Research Scientist for Gemini UI Control, DeepMind

Google
Mountain View, CA, USA / Kirkland, WA, USA / New York, NY, USA

About the job

As a Research Scientist, you'll setup large-scale tests and deploy promising ideas quickly and broadly, managing deadlines and deliverables while applying the latest theories to develop new and improved products, processes, or technologies. From creating experiments and prototyping implementations to designing new architectures, our research scientists work on real-world problems that span the breadth of computer science, such as machine (and deep) learning, data mining, natural language processing, hardware and software performance analysis, improving compilers for mobile platforms, as well as core search and much more. As a Research Scientist, you'll also actively contribute to the wider research community by sharing and publishing your findings, with ideas inspired by internal projects as well as from collaborations with research programs at partner universities and technical institutes all over the world.

Responsibilities

Make core contributions to Gemini that advance what digital agents can do and are deployable into production.
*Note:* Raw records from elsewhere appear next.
File: config.mk
export PLATFORM = sky130hd
export DESIGN_NAME = ask_bpsk_modulator_unit
export DESIGN_NICKNAME = d
export VERILOG_FILES = /design/src/hw/rtl/abm_pkg.sv /design/src/hw/rtl/ask_bpsk_modulator_unit.sv /design/src/hw/rtl/abm_front.sv /design/src/hw/rtl/abm_fifo.sv /design/src/hw/rtl/abm_back.sv
export SDC_FILE = /design/constraint.sdc
export NUM_CORES = 1
export LEC_CHECK = 0
export BUFFER_PORTS_ARGS = -buffer_cell sky130_fd_sc_hd__buf_2
export CAP_MARGIN = 20
export CORE_MARGIN = 3
export CORE_UTILIZATION = 39
export CTS_CLUSTER_DIAMETER = 150
export DETAILED_ROUTE_END_ITERATION = 8
export PLACE_DENSITY = 0.59
export SYNTH_ARGS = -nofsm -noshare
export SYNTH_HDL_FRONTEND = slang
export SYNTH_SLANG_ARGS = --single-unit
File: constraint.sdc
create_clock -name clk -period 8.7 [get_ports clk]
set_input_delay 0.435 -clock clk [delete_from_list [all_inputs] [get_ports clk]]
set_output_delay 0.435 -clock clk [all_outputs]
set_load 0.05 [all_outputs]
## src/hw/rtl/mbpb_pkg.sv

```systemverilog
// ----------------------------------------------------------------------------
// mbpb_pkg - shared types and constants for the page bitmap blitter
// Opcodes, configuration register indexes, beat payloads and the command and
// status groups between controller and datapath.
// ----------------------------------------------------------------------------
package mbpb_pkg;

	localparam int DEF_BUFFER_COLUMNS = 128;
	localparam int DEF_BUFFER_PAGES   = 5;

	localparam int CFG_IDX_W  = 2;
	localparam int CFG_DATA_W = 8;

	localparam logic [CFG_IDX_W-1:0] CFG_ORIGIN_X      = 2'd0;
	localparam logic [CFG_IDX_W-1:0] CFG_ORIGIN_Y      = 2'd1;
	localparam logic [CFG_IDX_W-1:0] CFG_BITMAP_WIDTH  = 2'd2;
	localparam logic [CFG_IDX_W-1:0] CFG_BITMAP_HEIGHT = 2'd3;

	localparam logic [7:0] RST_BITMAP_WIDTH  = 8'd8;
	localparam logic [7:0] RST_BITMAP_HEIGHT = 8'd1;

	localparam logic [2:0] PIX_LAST = 3'd7;

	typedef enum logic [1:0] {
		OP_BITMAP = 2'd0,
		OP_FILL   = 2'd1,
		OP_READ   = 2'd2,
		OP_NONE   = 2'd3
	} op_t;

	typedef struct packed {
		op_t        opcode;
		logic [7:0] data_byte;
		logic [9:0] read_address;
	} req_t;

	typedef struct packed {
		logic [7:0] read_data;
		logic       bitmap_done;
	} rsp_t;

	typedef struct packed {
		logic       capture;
		logic       pix_go;
		logic [2:0] pix_idx;
		logic       cur_adv;
		logic       rd_go;
		logic       sweep_go;
		logic       sweep_zero;
		logic       rsp_load;
	} cmd_t;

	typedef struct packed {
		logic sweep_last;
		logic rsp_free;
	} status_t;

endpackage

```

## src/hw/rtl/mbpb_ctrl.sv

```systemverilog
// ----------------------------------------------------------------------------
// mbpb_ctrl - blitter sequencer
// Steps clearing and fill sweeps, the eight pixel slots of a bitmap byte,
// buffer reads and the hand-off of results to the output register.
// ----------------------------------------------------------------------------
module mbpb_ctrl import mbpb_pkg::*; (
	input  logic    clk,
	input  logic    arst_n,
	input  logic    req_valid,
	input  op_t     req_op,
	output logic    req_ready,
	input  status_t status,
	output cmd_t    cmd
);

	typedef enum logic [2:0] {
		ST_CLEAR,
		ST_IDLE,
		ST_FILL,
		ST_BLIT,
		ST_READ,
		ST_RESULT
	} state_t;

	state_t     state_q;
	logic [2:0] idx_q;

	always_ff @(posedge clk or negedge arst_n) begin
		if (!arst_n) begin
			state_q <= ST_CLEAR;
			idx_q   <= '0;
		end else begin
			case (state_q)
				ST_CLEAR, ST_FILL: begin
					if (status.sweep_last) state_q <= ST_IDLE;
				end
				ST_IDLE: begin
					if (req_valid) begin
						idx_q <= '0;
						case (req_op)
							OP_BITMAP: state_q <= ST_BLIT;
							OP_FILL:   state_q <= ST_FILL;
							OP_READ:   state_q <= ST_READ;
							default:   state_q <= ST_IDLE;
						endcase
					end
				end
				ST_BLIT: begin
					if (idx_q == PIX_LAST) state_q <= ST_RESULT;
					else idx_q <= idx_q + 3'd1;
				end
				ST_READ: state_q <= ST_RESULT;
				ST_RESULT: begin
					if (status.rsp_free) state_q <= ST_IDLE;
				end
				default: state_q <= ST_IDLE;
			endcase
		end
	end

	always_comb begin
		req_ready      = (state_q == ST_IDLE);
		cmd            = '0;
		cmd.capture    = (state_q == ST_IDLE) && req_valid;
		cmd.pix_go     = (state_q == ST_BLIT);
		cmd.pix_idx    = idx_q;
		cmd.cur_adv    = (state_q == ST_BLIT) && (idx_q == PIX_LAST);
		cmd.rd_go      = (state_q == ST_READ);
		cmd.sweep_go   = (state_q == ST_CLEAR) || (state_q == ST_FILL);
		cmd.sweep_zero = (state_q == ST_CLEAR);
		cmd.rsp_load   = (state_q == ST_RESULT) && status.rsp_free;
	end

	a_result_hold: assert property (@(posedge clk) disable iff (!arst_n)
		(state_q == ST_RESULT) && !status.rsp_free |=> (state_q == ST_RESULT))
		else $error("result dropped before output slot freed");

	a_sweep_blocks_req: assert property (@(posedge clk) disable iff (!arst_n)
		cmd.sweep_go |-> !req_ready && !cmd.pix_go && !cmd.rd_go)
		else $error("sweep overlaps other buffer access");

endmodule

```

## config.mk

```make
export PLATFORM = sky130hd
export DESIGN_NAME = mbpb_ctrl
export DESIGN_NICKNAME = d
export VERILOG_FILES = /design/src/hw/rtl/mbpb_pkg.sv /design/src/hw/rtl/mbpb_ctrl.sv
export SDC_FILE = /design/constraint.sdc
export NUM_CORES = 1
export LEC_CHECK = 0
export ABC_AREA = 1
export BUFFER_PORTS_ARGS = -buffer_cell sky130_fd_sc_hd__buf_2
export CAP_MARGIN = 10
export CORE_AREA = 2 2 39 41
export CTS_CLUSTER_DIAMETER = 80
export DETAILED_ROUTE_END_ITERATION = 7
export DIE_AREA = 0 0 41 43
export GPL_ROUTABILITY_DRIVEN = 0
export GPL_TIMING_DRIVEN = 0
export HOLD_SLACK_MARGIN = 0.1
export SYNTH_ARGS = -nofsm -noshare
export SYNTH_HDL_FRONTEND = slang
export SYNTH_SLANG_ARGS = --single-unit
```

## constraint.sdc

```tcl
create_clock -name clk -period 3.51 [get_ports clk]
set_clock_uncertainty 0.2 [all_clocks]
set_input_delay 0.351 -clock clk [delete_from_list [all_inputs] [get_ports clk]]
set_output_delay 0.351 -clock clk [all_outputs]
set_load 0.005 [all_outputs]
```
Identify model areas of improvement.

Train and evaluate UI Control agents across various digital environments.

Focus on multi-step reinforcement learning in multimodal, digital environments.

Qualifications

Minimum

PhD degree in Computer Science, a related field, or equivalent practical experience.

2 years of experience designing, training, and evaluating machine learning models.

Experience in Generative AI (Large Language Models, Multi-Modal, Large Vision Models).

Experience collaborating with cross-functional teams and communicating project updates to stakeholders.

Experience in building, scaling, and training/fine-tuning AI models and systems.

Experience with reinforcement learning.

Preferred

Ability to adapt, be proactive, and take ownership.

Ability to grow in a fast growing, fast paced environment delivering accuracy while managing deadlines where adaptability is imperative.